The same calculations can be used to determine the probability that player B defends successfully. In the example above, he must obtain a combined dice roll greater than or equal to $10-3=7$ and greater than or equal to the result of player A. If, for example, player A had obtained a total of $12$, we then have to sum the probabilities of occurrence of $n=12,13...18$. Again, since these symmetrically correspond to the probabilities of occurrence of $n=3,4...9$, we get $$\frac{1+3+6+10+15+21+25}{216}=\frac{81}{216}=37.5\%$$

These calculations also allow to take into account the condition that a roll of $3$ is always a failure and a roll of $18$ is always a success. We only have to check whether the occurrences of combined roll equal to $3$ and equal to $18$ are already correctly included in the calculations. In the example above where $k=3$ and where player A needs a total combined dice roll greater than $10+3=13$ to hit, we have summed the probabilities of occurrence of $n=14,15...18$. So, the occurrence of $18$ is already correctly counted as a success, whereas that of $3$ has already been considered as a failure (in fact, it has not been counted).

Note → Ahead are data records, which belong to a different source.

--- src/rtl/sarray_seq.sv ---
// sarray_seq: operation sequencer for the systolic array.
// Accepts one TMMA command at a time. It pulls K operand beats and skews the
// per-row/per-column control diagonally onto the left and top array edges.
// It then waits for the wavefront to drain, opens the store-C window and
// pulses done.
//
// Ports:
//   clk, rst              clock, asynchronous active-high reset
//   cmd_valid_i/ready_o   command handshake; kminus1/type/precision/acc fields
//   opnd_req_o/cnt_o      operand beat request and index; opnd_gnt_i issues it
//   left_*_o              per-row skewed valid/cnt/type/precision/acc
//   top_valid_o/cnt_o     per-column skewed valid/cnt (same skew as rows)
//   post_storec_valid_o   store-C shift window
//   busy_o, done_o        not-idle flag, one-cycle completion pulse
module sarray_seq #(
  parameter int SARRAY_H = 64,
  parameter int CNT_W    = 8,
  parameter int PREC_W   = 2,
  parameter int PE_LAT   = 1
) (
  input  logic                       clk,
  input  logic                       rst,
  input  logic                       cmd_valid_i,
  output logic                       cmd_ready_o,
  input  logic [CNT_W-1:0]           cmd_kminus1_i,
  input  logic                       cmd_type_i,
  input  logic [PREC_W-1:0]          cmd_precision_i,
  input  logic                       cmd_acc_i,
  output logic                       opnd_req_o,
  output logic [CNT_W-1:0]           opnd_cnt_o,
  input  logic                       opnd_gnt_i,
  output logic [SARRAY_H-1:0]        left_valid_o,
  output logic [CNT_W*SARRAY_H-1:0]  left_cnt_o,
  output logic [SARRAY_H-1:0]        left_type_o,
  output logic [PREC_W*SARRAY_H-1:0] left_precision_o,
  output logic [SARRAY_H-1:0]        left_acc_o,
  output logic [SARRAY_H-1:0]        top_valid_o,
  output logic [CNT_W*SARRAY_H-1:0]  top_cnt_o,
  output logic                       post_storec_valid_o,
  output logic                       busy_o,
  output logic                       done_o
);

  // Cycles for the last beat to cross the array diagonal and leave the last PE.
  localparam int DRAIN_CYC = 2*SARRAY_H - 2 + PE_LAT;
  localparam int DRAIN_W   = $clog2(DRAIN_CYC + 1);
  localparam int STORE_W   = $clog2(SARRAY_H + 1);

  typedef enum logic [2:0] {
    IDLE  = 3'd0,
    ISSUE = 3'd1,
    DRAIN = 3'd2,
    STORE = 3'd3,
    DONE  = 3'd4
  } state_t;

  state_t              state;
  state_t              next_state;
  logic [CNT_W-1:0]    kminus1;
  logic                cmd_type;
  logic [PREC_W-1:0]   cmd_prec;
  logic                cmd_acc;
  logic [CNT_W-1:0]    beat_cnt;
  logic [DRAIN_W-1:0]  drain_cnt;
  logic [STORE_W-1:0]  store_cnt;
  logic                issue;
  logic                last_beat;

  // A grant counts only while requesting, so a stray grant is ignored.
  assign issue     = (state == ISSUE) && opnd_gnt_i;
  assign last_beat = (beat_cnt == kminus1);

  // State register.
  always_ff @(posedge clk or posedge rst) begin
    if (rst) begin
      state <= IDLE;
    end else begin
      state <= next_state;
    end
  end

  // Next-state decode.
  always_comb begin
    next_state = state;
    case (state)
      IDLE:  if (cmd_valid_i) next_state = ISSUE; else next_state = IDLE;
      ISSUE: if (issue && last_beat) next_state = DRAIN; else next_state = ISSUE;
      DRAIN: if (drain_cnt == {DRAIN_W{1'b0}}) next_state = STORE; else next_state = DRAIN;
      STORE: if (store_cnt == {STORE_W{1'b0}}) next_state = DONE; else next_state = STORE;
      DONE:  next_state = IDLE;
      default: next_state = IDLE;
    endcase
  end

  // State-decoded outputs.
  always_comb begin
    cmd_ready_o = 1'b0;
    opnd_req_o  = 1'b0;
    opnd_cnt_o  = {CNT_W{1'b0}};
    busy_o      = 1'b1;
    case (state)
      IDLE: begin
        cmd_ready_o = 1'b1;
        busy_o      = 1'b0;
      end
      ISSUE: begin
        opnd_req_o = 1'b1;
        opnd_cnt_o = beat_cnt;
      end
      DRAIN, STORE, DONE: begin
        busy_o = 1'b1;
      end
      default: begin
        busy_o = 1'b1;
      end
    endcase
  end

  // Command latch and the beat / drain / store counters.
  always_ff @(posedge clk or posedge rst) begin
    if (rst) begin
      kminus1   <= {CNT_W{1'b0}};
      cmd_type  <= 1'b0;
      cmd_prec  <= {PREC_W{1'b0}};
      cmd_acc   <= 1'b0;
      beat_cnt  <= {CNT_W{1'b0}};
      drain_cnt <= {DRAIN_W{1'b0}};
      store_cnt <= {STORE_W{1'b0}};
    end else begin
      case (state)
        IDLE: begin
          if (cmd_valid_i) begin
            kminus1  <= cmd_kminus1_i;
            cmd_type <= cmd_type_i;
            cmd_prec <= cmd_precision_i;
            cmd_acc  <= cmd_acc_i;
            beat_cnt <= {CNT_W{1'b0}};
          end
        end
        ISSUE: begin
          // Hold at K-1 on the last beat so the counter never wraps.
          if (issue) begin
            if (last_beat) begin
              drain_cnt <= DRAIN_W'(DRAIN_CYC - 1);
            end else begin
              beat_cnt <= beat_cnt + CNT_W'(1);
            end
          end
        end
        DRAIN: begin
          if (drain_cnt == {DRAIN_W{1'b0}}) begin
            store_cnt <= STORE_W'(SARRAY_H - 1);
          end else begin
            drain_cnt <= drain_cnt - DRAIN_W'(1);
          end
        end
        STORE: begin
          if (store_cnt != {STORE_W{1'b0}}) begin
            store_cnt <= store_cnt - STORE_W'(1);
          end
        end
        default: begin
          store_cnt <= store_cnt;
        end
      endcase
    end
  end

  // Diagonal skew chain: stage 0 takes the issued beat (valid 0 on a bubble),
  // stage r copies stage r-1 every cycle so the wavefront keeps moving in all states.
  always_ff @(posedge clk or posedge rst) begin
    if (rst) begin
      left_valid_o     <= {SARRAY_H{1'b0}};
      left_cnt_o       <= {(CNT_W*SARRAY_H){1'b0}};
      left_type_o      <= {SARRAY_H{1'b0}};
      left_precision_o <= {(PREC_W*SARRAY_H){1'b0}};
      left_acc_o       <= {SARRAY_H{1'b0}};
    end else begin
      left_valid_o[0]              <= issue;
      left_cnt_o[CNT_W-1:0]        <= beat_cnt;
      left_type_o[0]               <= cmd_type;
      left_precision_o[PREC_W-1:0] <= cmd_prec;
      left_acc_o[0]                <= cmd_acc;
      for (int r = 1; r < SARRAY_H; r++) begin
        left_valid_o[r]                  <= left_valid_o[r-1];
        left_cnt_o[r*CNT_W +: CNT_W]     <= left_cnt_o[(r-1)*CNT_W +: CNT_W];
        left_type_o[r]                   <= left_type_o[r-1];
        left_precision_o[r*PREC_W +: PREC_W] <= left_precision_o[(r-1)*PREC_W +: PREC_W];
        left_acc_o[r]                    <= left_acc_o[r-1];
      end
    end
  end

  // Columns see exactly the same skew as rows.
  assign top_valid_o = left_valid_o;
  assign top_cnt_o   = left_cnt_o;

  // Registered status pulses, aligned with the STORE and DONE states.
  always_ff @(posedge clk or posedge rst) begin
    if (rst) begin
      post_storec_valid_o <= 1'b0;
      done_o              <= 1'b0;
    end else begin
      post_storec_valid_o <= (next_state == STORE);
      done_o              <= (next_state == DONE);
    end
  end

endmodule
--- config.mk ---
export PLATFORM = sky130hd
export DESIGN_NAME = sarray_seq
export DESIGN_NICKNAME = d
export VERILOG_FILES = /design/src/rtl/sarray_seq.sv
export SDC_FILE = /design/constraint.sdc
export NUM_CORES = 1
export LEC_CHECK = 0
export CORE_AREA = 2 2 552 554
export CTS_CLUSTER_SIZE = 10
export DETAILED_ROUTE_END_ITERATION = 16
export DIE_AREA = 0 0 554 556
export PLACE_DENSITY = 0.3
export SYNTH_ARGS = -nofsm -noshare
export SYNTH_HDL_FRONTEND = slang
export SYNTH_SLANG_ARGS = --single-unit
--- constraint.sdc ---
create_clock -name clk -period 85.1 [get_ports clk]
set_input_delay 21.275 -clock clk [delete_from_list [all_inputs] [get_ports clk]]
set_output_delay 21.275 -clock clk [all_outputs]
set_load 0.01 [all_outputs]
# After elaboration in Yosys (flattened, before gate mapping)
# Cells that the tools add are included.
[classes]
multipliers = 0
bitwise_logic = 0
magnitude_cmp = 0
div_mod_pow = 0
shifts = 0
n_addsub = 3
n_mux = 20
eq_ne = 13
reduce_logical = 13
[ops]
columns = ["op", "count"]
rows = [
  ["7-bit two-way mux", 5],
  ["8-bit two-way mux", 4],
  ["7-bit one-hot mux with 2 select lines", 2],
  ["8-bit one-hot mux with 2 select lines", 1],
  ["7-bit zero test", 2],
  ["2-bit != test, second input constant", 7],
  ["7-bit by 1-bit subtractor with 7-bit output, second input constant", 2],
  ["3-bit one-hot mux with 4 select lines", 1],
  ["3-bit by 2-bit == test with 1-bit output, second input constant", 3],
  ["8-bit by 1-bit adder with 8-bit output, second input constant", 1],
  ["8-bit == test", 1],
  ["4-bit AND reduction", 2],
  ["7-bit nonzero test", 1],
  ["2-bit nonzero test", 3],
  ["1-bit two-way mux", 5],
  ["3-bit by 1-bit == test with 1-bit output, second input constant", 1],
  ["3-bit == test, second input constant", 1],
  ["3-bit zero test", 1],
  ["3-bit two-way mux", 1],
  ["3-bit AND reduction", 1],
  ["1-bit logical AND", 2],
  ["2-bit two-way mux", 1],
  ["2-bit AND reduction", 1],
]
[word_totals]
out_inout_bits = 1421
n_memories = 0
inputBits = 16
regBits = 871
latchBits = 0
word_cells = 64
mem_bits_rw = 0
mem_bits_ro = 0

# Depth between registers and ports, before layout
[depth]
ltp_word = 6
ltp_mapped = 8
ltp_nobuf = 7

# Worst setup path before layout
# Ideal clock, no wire load.
[synth_path]
path_type = "reg2out"
from = "register state[0]"
to = "output opnd_cnt_o[0]"
t_arrival_ns = 1.050
t_required_ns = 63.825
slack_ns = 62.775
stages_incl_launch_ff = 4
path_buffers = 2
cell_sequence = "dfrtp_1 > clkbuf_1 > clkbuf_1 > and3_1"
[synth_via]
elab_chain_len = 2
[synth_rtl]
columns = ["item", "line", "rtl"]
rows = [
  ["start: declaration", "57", "state_t state;"],
  ["start signal: assignment", "78", "state <= next_state;"],
  ["3-bit by 1-bit == test with 1-bit output", "101", "case (state)"],
  ["8-bit two-way mux", "101", ""],
  ["end: declaration", "30", "output logic [CNT_W-1:0] opnd_cnt_o,"],
]
# No other way between the ends.

==> impl_metrics.py <==
metrics = {
    "finish": {
        "fin_area_um2": 45700,
        "nFillCells": 33282,
        "multi_input_area_um2": 987,
        "area_growth_pct": 68.1,
        "final_nets": 2630,
        "drive_above_1_share": 0.0627,
        "regArea_um2": 21800,
    },
    "outcome": {
        "status": "complete, no violations",
    },
    "synth": {
        "postSynthCellCount": 1632,
        "synthesis.area_um2": 27200,
        "ys_types": 42,
        "seq_area_frac_synth": 0.802,
        "synth_ff_type": "dfrtp_1",
        "synth_top_cell_by_area": "dfrtp_1",
        "synth_common_cells": "dfrtp_1 (871), buf_4 (576), nand2_1 (54), xnor2_1 (13), inv_1 (11)",
        "yosysWarnings": 0,
        "synth_top_area_frac": 0.802,
        "synth_most_common_cell": "dfrtp_1",
        "synth.avg_cell_area_um2": 16.7,
        "synth_seq_cells": 871,
        "yosys-top-cells-area": "dfrtp_1 (80%), buf_4 (16%), nand2_1 (0.75%)",
        "syn_nets": 1653,
        "async_flop_share": 1.00,
        "synth_edf_count": 0,
    },
    "setup_path": {
        "startpoint": "rst",
        "required_ns": 85.87,
        "regToRegSetupSlack_ns": 82.49,
        "critPathCaptureType": "asynchronous set/reset pin",
        "timing.rr.end": "beat_cnt[5]",
        "r2r_cells": 4,
        "endpoint": "left_cnt_o[238]",
        "r2r_start": "state[0]",
        "crit_path_start_kind": "primary input",
        "critPathArrivalTime_ns": 25.41,
        "crit_path_max_fanout": 100,
        "path_class": "in2async",
    },
    "power": {
        "cellLeakagePower_nw": 18.8,
        "power_density_nw_per_um2": 31.1,
        "worst_ir_drop_vdd_uv": 20.7,
    },
    "global_routing": {
        "antenna_found_initial": 9,
        "track_usage": 0.0931,
        "grt_pass1_wl_um": 192000,
        "grt_pass1_vias": 18220,
        "grt_max_degree": 149,
        "grt.overflow.total": 0,
    },
    "sta": {
        "max_slew_margin": 0.392,
        "tightestPinTransition_ns": 0.912,
        "skew_ns": 0.0416,
        "drv_slew": 0,
        "min_period_ns": 24.63,
        "fmax_ghz": 0.0406,
        "rsz0062_at_grt": "false",
        "timing.final.crit_share": 0.289,
        "setup_viol": 0,
        "fin_setup_tns_ns": 0,
        "hold_violations": 0,
    },
    "cts": {
        "worstSkewPairLatency_ns": 0.81,
        "ctsResizeCount": 0,
        "cts_tree": "yes",
        "cts_setup_buffers": 0,
        "cts.sinks": 871,
        "cts-root-buf": "clkbuf_16",
        "htreeDepth": 3,
        "cts_buffer_depth": 4,
        "ctsHoldBuffers": 0,
        "cts_made_buffers": 112,
        "clkSlewWorstSetupHoldPaths_ns": 0.06,
    },
    "route": {
        "drcViolationCount": 0,
        "wirelength_um": 149000,
        "dr.pass1.iters": 4,
        "drt_iter0_markers": 672,
        "vias": 16149,
        "vias_per_cell": 2.43,
        "antenna_left": 0,
        "wire_per_inst_um": 22.5,
    },
    "die": {
        "start_util": 0.0900,
        "boundaryPins": 1437,
        "rows": 202,
        "core_area_um2": 302000,
        "die-area_um2": 308000,
        "fp.dieW_um": 554,
        "die_y_um": 556,
    },
    "placed_design": {
        "placed_cell_area_um2": 42300,
        "dp_hpwl_um": 123000,
        "port_buffers": 1436,
        "gp_congestion": 0.813,
    },
    "flow_run": {
        "maxCapViolations": 0,
    },
    "hold_path": {
        "hp-class": "reg2reg",
    },
}
critical path, stage by stage:
cell and delay [ns]:
clkdlybuf4s50_1 0.49, inv_8 0.53, buf_4 0.63, buf_4 0.63
buf_4 0.70, buf_4 0.79
per-layer routing:
metal | vias up | track usage | wire length, um
met3 | 162 | 0.0362 | 13600
met4 | 0 | 0.0322 | 5060
met5 | - | 0 | 0
met1 | 8394 | 0.0879 | 48500
met2 | 1011 | 0.180 | 82300
li1 | 6582 | - | -
cell usage in the layout (no fill, tap or decap), types with 2 or more instances in the layout:
cell type and n:
clkdlybuf4s50_1 1436, dfrtp_1 871, clkbuf_16 112, nand2_1 54
clkbuf_1 22, xnor2_1 13, nor2_1 10, inv_1 10
clkbuf_8 10, buf_4 9, and3_1 8, o21ai_0 8
clkinv_2 8, a21oi_1 7, bufinv_16 7, nand4_1 6
nor4_1 6, nand3_1 5, ha_1 5, clkinvlp_4 5
diode_2 4, or3_1 3, nor2b_1 3, xor2_1 3
or2_2 3, a22o_1 3, inv_16 3, nand2b_1 2
or4_1 2, nor3_1 2, o21a_1 2, nand4b_1 2
a31oi_1 2, o2bb2ai_1 2, buf_12 2
layout make-up:
type,count,share of cell area
tap,3978,0.109
multi-input combinational,166,0.0216
clock inverter,24,0.00827
sequential,871,0.477
timing repair buffer,1447,0.317
clock buffer,144,0.0661
inverter,11,0.00107
antenna,4,0.000219
report_power, final:
| part | total [mW] | internal (mW) | switching [mW] |
|---|---|---|---|
| Clock | 0.453 | 0.268 | 0.185 |
| Combinational | 0.371 | 0.206 | 0.166 |
| Sequential | 0.595 | 0.497 | 0.0984 |
| Total | 1.42 | 0.970 | 0.449 |
sequential cells by signal, summed over array words and instances (netlist names), 2 cells and up:
name / count
left_cnt_o: 512
left_precision_o: 128
left_acc_o: 64
left_type_o: 64
left_valid_o: 64
beat_cnt: 8
kminus1: 8
drain_cnt: 7
store_cnt: 7
state: 3
cmd_prec: 2
cells by family after synthesis:
kind of cell | synth area share
flops | 0.802
buf+inv | 0.162
simple gates | 0.0202
compound gates | 0.00787
xor+xnor | 0.00516
fa+ha+maj | 0.00230
mux | 0.000783
worst min path at each step:
| stage | start | end | cells past startpoint | slack (ns) |
|---|---|---|---|---|
| 2_1_floorplan | beat_cnt[3] | left_cnt_o[3] | 0 | 0.35 |
| 3_3_place_gp | left_precision_o[51] | left_precision_o[53] | 0 | 0.36 |
| 3_5_place_dp | left_precision_o[58] | left_precision_o[60] | 0 | 0.36 |
| 4_1_cts | left_cnt_o[412] | left_cnt_o[420] | 0 | 0.35 |
| 5_1_grt | left_precision_o[50] | left_precision_o[52] | 0 | 0.38 |
| 6_report | left_type_o[30] | left_type_o[31] | 0 | 0.36 |
through the flow:
stage	setup slack [ns]	instances	total power, mW	util	hold slack [ns]
6_report	60.47	6645	1.42	0.151	0.355
2_1_floorplan	39.35	1632	0.694	-	0.352
5_1_grt	59.83	6642	1.49	0.151	0.377
3_3_place_gp	59.49	6473	0.994	0.140	0.358
4_1_cts	60.31	6641	1.46	0.151	0.352
3_5_place_dp	59.43	6473	0.984	0.140	0.357
Power figures use the tool's default switching activity.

As another example, if $k=9$, then player A would need a total combined dice roll greater than $10+9=19$ to hit. Clearly he cannot obtain such result, since the maximal value obtainable with three dice is $18$. However, under the condition that $18$ always implies a success, now we have to consider it within his possible successful outcomes. In this case, the successful occurrence of $18$ has still NOT already considered in the calculations, so that we have to add it. The resulting probability of success for player A is then equal to that of obtaining $18$, i.e. $\frac{1}{216}$. Also note that, in this example, the occurrence of $3$ is already considered as a failure (in fact, it has not been counted).

Lastly, similar considerations can be applied to take into account the condition that a roll of $3$ is always a failure and a roll of $18$ is always a success for player B as well.